In re Colonial Bancgroup, Inc.
(DBN)
MD AL

The relationship between a bank and a depositor is one of debtor and creditor. When the FDIC took over a failed bank as receiver, it had a right of setoff with respect to an account in which the parent of the bank's parent was the depositor. Subsequently, the FDIC transferred the bank's assets, including the parent's account, to a third party bank. The bankruptcy court erred in holding that this transfer extinguished the mutuality necessary for setoff.

A debtor (the FDIC) cannot unilaterally extinguish its debt (to the parent). The parent's claim against the FDIC was not, and could not be, addressed in the transfer agreement between the FDIC and the third party bank, since the parent was not a party to that agreement. Basic principles of contract law compel the conclusion that even after the transfer, the FDIC remained liable to the parent. Since the FDIC's liability on the account was not terminated by the transfer, "mutuality" continued to exist post-transfer.

In re Sierra Concrete Design, Inc.
(DBN)
Bankr. DE Why is there a preference law? Why is there a bankruptcy law?
In re Three Sisters Nursing Home, Inc.
(DBN)
Bankr. SD IN A zoning appeal removed to bankruptcy court must be remanded. Enforcement of zoning ordinances are intrinsically local.
     

January 3, 2012

In re Ortiz
(DBN)
7th Cir.

If a bankruptcy court lacks Constitutional authority to finally adjudicate a proceeding per Stern v. Marshall, the court may not enter final summary judgment or any other type of final judgment, absent consent of the parties.

Stern held that Article III prohibited Congress from giving bankruptcy courts authority to adjudicate claims that went beyond the claims allowance process.
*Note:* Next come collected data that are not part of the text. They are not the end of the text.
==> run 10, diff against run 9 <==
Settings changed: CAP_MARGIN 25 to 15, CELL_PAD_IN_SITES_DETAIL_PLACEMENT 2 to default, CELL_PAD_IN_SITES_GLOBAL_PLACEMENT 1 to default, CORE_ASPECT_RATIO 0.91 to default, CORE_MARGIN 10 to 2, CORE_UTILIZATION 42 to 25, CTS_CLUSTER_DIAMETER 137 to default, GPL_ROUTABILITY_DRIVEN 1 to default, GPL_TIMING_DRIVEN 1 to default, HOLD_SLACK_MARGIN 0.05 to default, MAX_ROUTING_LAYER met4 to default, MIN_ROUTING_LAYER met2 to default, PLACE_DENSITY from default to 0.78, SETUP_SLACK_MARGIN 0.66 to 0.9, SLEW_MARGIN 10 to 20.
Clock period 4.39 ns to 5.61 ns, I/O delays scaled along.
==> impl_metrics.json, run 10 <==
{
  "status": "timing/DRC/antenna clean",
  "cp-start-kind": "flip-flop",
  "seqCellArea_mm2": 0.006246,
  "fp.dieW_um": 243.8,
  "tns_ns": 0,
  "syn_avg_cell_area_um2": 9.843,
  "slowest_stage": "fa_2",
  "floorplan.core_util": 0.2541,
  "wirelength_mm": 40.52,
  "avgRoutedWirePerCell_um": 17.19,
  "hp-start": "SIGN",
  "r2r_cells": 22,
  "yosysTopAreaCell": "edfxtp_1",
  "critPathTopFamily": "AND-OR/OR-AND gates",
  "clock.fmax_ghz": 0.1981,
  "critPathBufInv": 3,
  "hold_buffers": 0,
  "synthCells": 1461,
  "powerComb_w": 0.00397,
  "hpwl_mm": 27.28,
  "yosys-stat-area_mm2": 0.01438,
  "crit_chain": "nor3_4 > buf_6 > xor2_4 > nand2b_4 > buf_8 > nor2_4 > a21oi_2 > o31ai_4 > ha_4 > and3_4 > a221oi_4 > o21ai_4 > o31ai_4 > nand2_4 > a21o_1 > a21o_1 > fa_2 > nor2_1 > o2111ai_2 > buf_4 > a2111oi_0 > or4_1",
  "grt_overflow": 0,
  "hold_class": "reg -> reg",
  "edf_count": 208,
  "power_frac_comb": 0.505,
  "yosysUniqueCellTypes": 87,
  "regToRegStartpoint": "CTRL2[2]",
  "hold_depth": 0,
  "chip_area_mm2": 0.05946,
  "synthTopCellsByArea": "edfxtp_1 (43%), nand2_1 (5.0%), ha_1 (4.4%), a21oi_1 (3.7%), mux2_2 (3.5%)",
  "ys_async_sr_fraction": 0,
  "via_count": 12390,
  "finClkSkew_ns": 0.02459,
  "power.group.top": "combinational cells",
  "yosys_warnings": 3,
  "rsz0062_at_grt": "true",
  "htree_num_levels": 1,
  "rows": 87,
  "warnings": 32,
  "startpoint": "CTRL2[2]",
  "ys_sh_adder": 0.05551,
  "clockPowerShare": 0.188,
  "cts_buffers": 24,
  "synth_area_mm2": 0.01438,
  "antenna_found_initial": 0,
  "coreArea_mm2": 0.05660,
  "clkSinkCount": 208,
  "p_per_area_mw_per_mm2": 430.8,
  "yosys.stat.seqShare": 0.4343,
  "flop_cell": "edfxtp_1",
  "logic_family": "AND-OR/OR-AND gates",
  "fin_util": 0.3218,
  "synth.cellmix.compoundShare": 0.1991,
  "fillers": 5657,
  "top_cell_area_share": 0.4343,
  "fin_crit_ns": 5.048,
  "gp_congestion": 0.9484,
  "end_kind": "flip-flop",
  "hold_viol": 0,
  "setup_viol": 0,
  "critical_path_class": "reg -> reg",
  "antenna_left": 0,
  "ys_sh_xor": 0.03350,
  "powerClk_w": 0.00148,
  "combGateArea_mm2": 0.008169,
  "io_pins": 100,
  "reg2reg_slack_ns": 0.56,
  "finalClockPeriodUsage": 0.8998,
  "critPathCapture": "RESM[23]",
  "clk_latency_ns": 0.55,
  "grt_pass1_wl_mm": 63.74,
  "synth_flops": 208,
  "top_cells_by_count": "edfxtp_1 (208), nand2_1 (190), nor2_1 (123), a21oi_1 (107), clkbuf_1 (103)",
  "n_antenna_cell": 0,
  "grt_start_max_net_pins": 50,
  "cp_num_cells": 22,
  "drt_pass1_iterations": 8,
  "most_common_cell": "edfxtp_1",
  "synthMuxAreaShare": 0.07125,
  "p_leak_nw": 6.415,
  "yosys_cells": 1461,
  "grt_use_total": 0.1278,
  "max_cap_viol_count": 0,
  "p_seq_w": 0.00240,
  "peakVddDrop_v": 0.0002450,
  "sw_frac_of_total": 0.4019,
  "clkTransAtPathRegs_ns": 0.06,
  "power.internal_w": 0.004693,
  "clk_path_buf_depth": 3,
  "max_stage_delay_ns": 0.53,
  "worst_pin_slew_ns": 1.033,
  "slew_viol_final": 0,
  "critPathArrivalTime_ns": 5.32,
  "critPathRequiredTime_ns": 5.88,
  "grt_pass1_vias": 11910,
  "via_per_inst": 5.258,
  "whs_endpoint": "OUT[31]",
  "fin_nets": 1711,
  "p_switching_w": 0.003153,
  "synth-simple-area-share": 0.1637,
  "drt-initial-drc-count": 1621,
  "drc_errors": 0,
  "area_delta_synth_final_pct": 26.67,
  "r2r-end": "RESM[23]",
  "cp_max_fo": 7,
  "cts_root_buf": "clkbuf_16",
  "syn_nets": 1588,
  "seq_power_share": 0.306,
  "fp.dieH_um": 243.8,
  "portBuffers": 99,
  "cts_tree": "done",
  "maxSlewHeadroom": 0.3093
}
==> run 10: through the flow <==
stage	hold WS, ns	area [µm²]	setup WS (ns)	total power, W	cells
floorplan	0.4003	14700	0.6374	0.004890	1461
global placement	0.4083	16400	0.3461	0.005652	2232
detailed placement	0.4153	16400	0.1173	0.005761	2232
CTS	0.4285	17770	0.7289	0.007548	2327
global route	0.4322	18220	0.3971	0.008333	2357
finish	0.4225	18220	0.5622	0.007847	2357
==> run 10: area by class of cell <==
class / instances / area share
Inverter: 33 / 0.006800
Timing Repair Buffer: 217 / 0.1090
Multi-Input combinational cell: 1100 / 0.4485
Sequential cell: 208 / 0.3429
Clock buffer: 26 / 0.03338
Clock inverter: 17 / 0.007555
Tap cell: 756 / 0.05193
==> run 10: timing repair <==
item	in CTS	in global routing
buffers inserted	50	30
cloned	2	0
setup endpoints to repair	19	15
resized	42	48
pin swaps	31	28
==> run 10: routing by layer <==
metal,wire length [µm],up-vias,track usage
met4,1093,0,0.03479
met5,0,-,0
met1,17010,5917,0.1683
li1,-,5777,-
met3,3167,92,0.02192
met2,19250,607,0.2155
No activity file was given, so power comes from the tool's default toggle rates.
## job 7757
// Calculator2_0
module Calculator2_0(clk, rst, col, btn, btnres, fil, Sseg, anodos);
	input clk;
	input rst;
	input [3:0] col;
	input btn;
	input btnres;
	output [3:0] fil;
	output [6:0] Sseg;
	output [7:0] anodos;
	wire clk1kHz;
	wire clk20Hz;
	wire [3:0]tecla;
	wire [20:0] Ssegnum1;
	wire [20:0] Ssegnum2;
	wire [6:0] signo1;
	wire [6:0] operador;
	wire [9:0] num1;
	wire [9:0] num2;
	wire sig1;
	wire [1:0] oper;
	wire [19:0] resultado;
	wire [1:0] signo_resultado;
	wire [23:0] dres;
	wire [6:0] CSseg;
	divfreq div(clk, rst, clk1kHz);
	divfreq20 div20(clk, rst, clk20Hz);
	Barrido_filas barfil(clk, rst, clk20Hz, fil);
	Comparador_col comp(clk, rst, fil, col, tecla);
	Conversor print(tecla, CSseg);
	Barrido_displays bardisp(clk, rst, btn, btnres, CSseg, clk1kHz, dres, signo_resultado, Sseg, anodos, Ssegnum1, Ssegnum2, operador, signo1);
	Ssegtobin convsegtobin(clk, rst, Ssegnum1, Ssegnum2, signo1, operador, num1, num2, sig1, oper);
	Operacion op(num1, num2, sig1, oper, resultado, signo_resultado);
	Digitos_result digres(resultado, dres);
endmodule
clock: 115.0 ns
lec_check: 0
abc_area: 1
cap_margin: 15
cell_pad_in_sites_global_placement: 3
core_aspect_ratio: 0.62
core_margin: 6
core_utilization: 41
gpl_routability_driven: 1
max_routing_layer: met5
min_routing_layer: met2
place_density: 0.37
setup_slack_margin: -2.0
slew_margin: 20
tns_end_percent: 95
run.sh (not shown) runs the stock make flow with config.mk's settings and CLKGATE_MAP_FILE=.
Job 7757: it failed during global placement without I/O (3_1_place_gp_skip_io), and the tool reported GPL-0301.
Setup changes, job 7757 to job 6799
Settings: CAP_MARGIN: 15 -> 20; SETUP_SLACK_MARGIN: -2.0 -> unset; MAX_ROUTING_LAYER: met5 -> unset; CORE_MARGIN: 6 -> 2; MIN_ROUTING_LAYER: met2 -> unset; GPL_ROUTABILITY_DRIVEN: 1 -> unset; TNS_END_PERCENT: 95 -> unset; CELL_PAD_IN_SITES_GLOBAL_PLACEMENT: 3 -> unset; CORE_UTILIZATION: 41 -> 68; CORE_ASPECT_RATIO: 0.62 -> unset; PLACE_DENSITY: 0.37 -> unset; the clock period (ns, I/O delays scaled along): 115.0 -> 113.0.
Job 6799 ran to completion and came out clean on the timing, design-rule and antenna checks.
Measured against each other, job 6799 and job 7757 differ in total core area, the higher figure coming from job 7757.
Delta (job 6799 minus job 7757): height of the chip fell about 4%.
As far as number of enable flip-flop cells goes, job 7757 and job 6799 are indistinguishable; the numbers are identical.
Looking at job 6799 and job 7757, the netlist area before placement is a wash.
Taking job 7757 as the reference, in job 6799 and-or/or-and share of the synthesized area level, area fraction in full adders, half adders and majority gates level.
Min width of the chip across job 6799 and job 7757: job 6799
Between job 6799 and job 7757, the difference in share of flip-flops with an asynchronous set or reset is negligible.
Compared with job 7757, job 6799 shows a core utilization at floorplan that is 27 points higher.
Job 6799 improves on job 7757 in die size.
For job 4135, these inputs were changed with respect to job 6799:
Settings: ABC_AREA removed (was 1); CORE_UTILIZATION changed from 68 to 58; the clock period (ns, I/O delays scaled along) changed from 113.0 to 58.3.
==> comparison <==
- STATUS run=job 4135 STAGES=ALL_DONE FINAL_CHECKS=FAILED CAUSE=max-capacitance violations, max-slew violations, negative setup slack
- Job 6799 reached the end of the flow, and the finished layout is clean on the timing, design-rule and antenna checks.
- Average via count per standard cell grows by more than 10% when moving from job 6799 to job 4135.
- Of the two values seen for slowest cell on the critical path, nor2_1 was produced by job 6799 and a311oi_2 by job 4135.
- NOTE: count of vias placed by the detailed router in job 4135 exceeds that of job 6799
- Utilization was lower in job 6799 than in job 4135.
- Going from job 6799 to job 4135, proportion of cell area spent on the clock network decreased 0.46 points; final instance count without filler cells went up by 848; slack of the critical path has decreased.
- Summary of job 4135 over job 6799: post-place instance area up 14000 um2; multi-input combinational gate total shrank by 960.
Relative to job 4135, the following input files were edited for job 8513:
Settings: PLACE_DENSITY: unset -> 0.43; CTS_CLUSTER_SIZE: unset -> 99; ABC_AREA: unset -> 1; TNS_END_PERCENT: unset -> 40; CTS_CLUSTER_DIAMETER: unset -> 365; CORE_UTILIZATION: 58 -> 72; the clock period (ns, I/O delays scaled along): 58.3 -> 60.0.
==> comparison <==
Relative to job 4135, the weighted congestion at the end of routability-driven global placement measured on job 8513 has increased by more than 10%. Diff job 4135 and job 8513: average cell area after synthesis lower in job 8513. Row post-placement cell count: job 8513 higher / job 4135 lower. Job 4135 ran in full, but the layout does not pass; the checks complain about max-capacitance violations, max-slew violations, negative setup slack. Job 8513 did not run to completion, as it errored out during clock tree synthesis (4_1_cts). Between job 4135 and job 8513, the post-synthesis mux area share is higher for job 4135. Netlist area before placement was higher in the run labelled job 8513. Relative to job 4135, area fraction in compound gates after synthesis has gone down in job 8513. Cell row count (job 8513 over job 4135): decrease, 8. Job 8513 against job 4135: height of the die went down, post-detailed-placement cell area has increased, die area now smaller, cell count after synthesis higher.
The mere fact that claims arise from a party's conduct toward another party during a bankruptcy case does not make the claims adjudicable by the bankruptcy judge. Although Article III courts have inherent authority to resolve disputes claiming that the way one party acted in the course of the court's proceedings violated another party's rights, bankruptcy courts are not Article III courts. Where claims arising from conduct in a bankruptcy case are in the nature of claims between private parties defined by State law, Stern holds that the bankruptcy court lacks Constitutional authority to finally adjudicate those claims.

Here, a health care provider filed thousands of proofs of claim in consumer bankruptcy cases. The proofs of claim contained consumers' health care treatment information, which was alleged to be a violation of Wisconsin law. Some of the affected debtors filed class action cases against the health care provider. The bankruptcy judge granted summary judgment in favor of the health care provider. This adjudication violated Stern. Just as Pierce's filing of a proof of claim in Vickie's bankruptcy did not give the bankruptcy judge authority to adjudicate her counterclaim, the health care provider's act of filing proofs of claim in the debtors' bankruptcies did not give the bankruptcy judge authority to adjudicate the debtors' state-law claims. The fact that the circumstances giving rise to the claims involved procedures in the debtors' bankruptcies is insufficient to bypass Article III's requirements.

Berton v. SilverDEER, LLC
(DBN)
ED NC

The bankruptcy court erred in awarding attorneys fees from a failed involuntary case to the debtor's attorney rather than the debtor. The statute requires "judgment in favor of the debtor," not its attorney.

The bankruptcy court did not err in awarding fees where the debtor's attorney was also the debtor's sole manager and member. When a member of an entity who is also an attorney represents the entity, he is in an attorney-client relationship with the entity.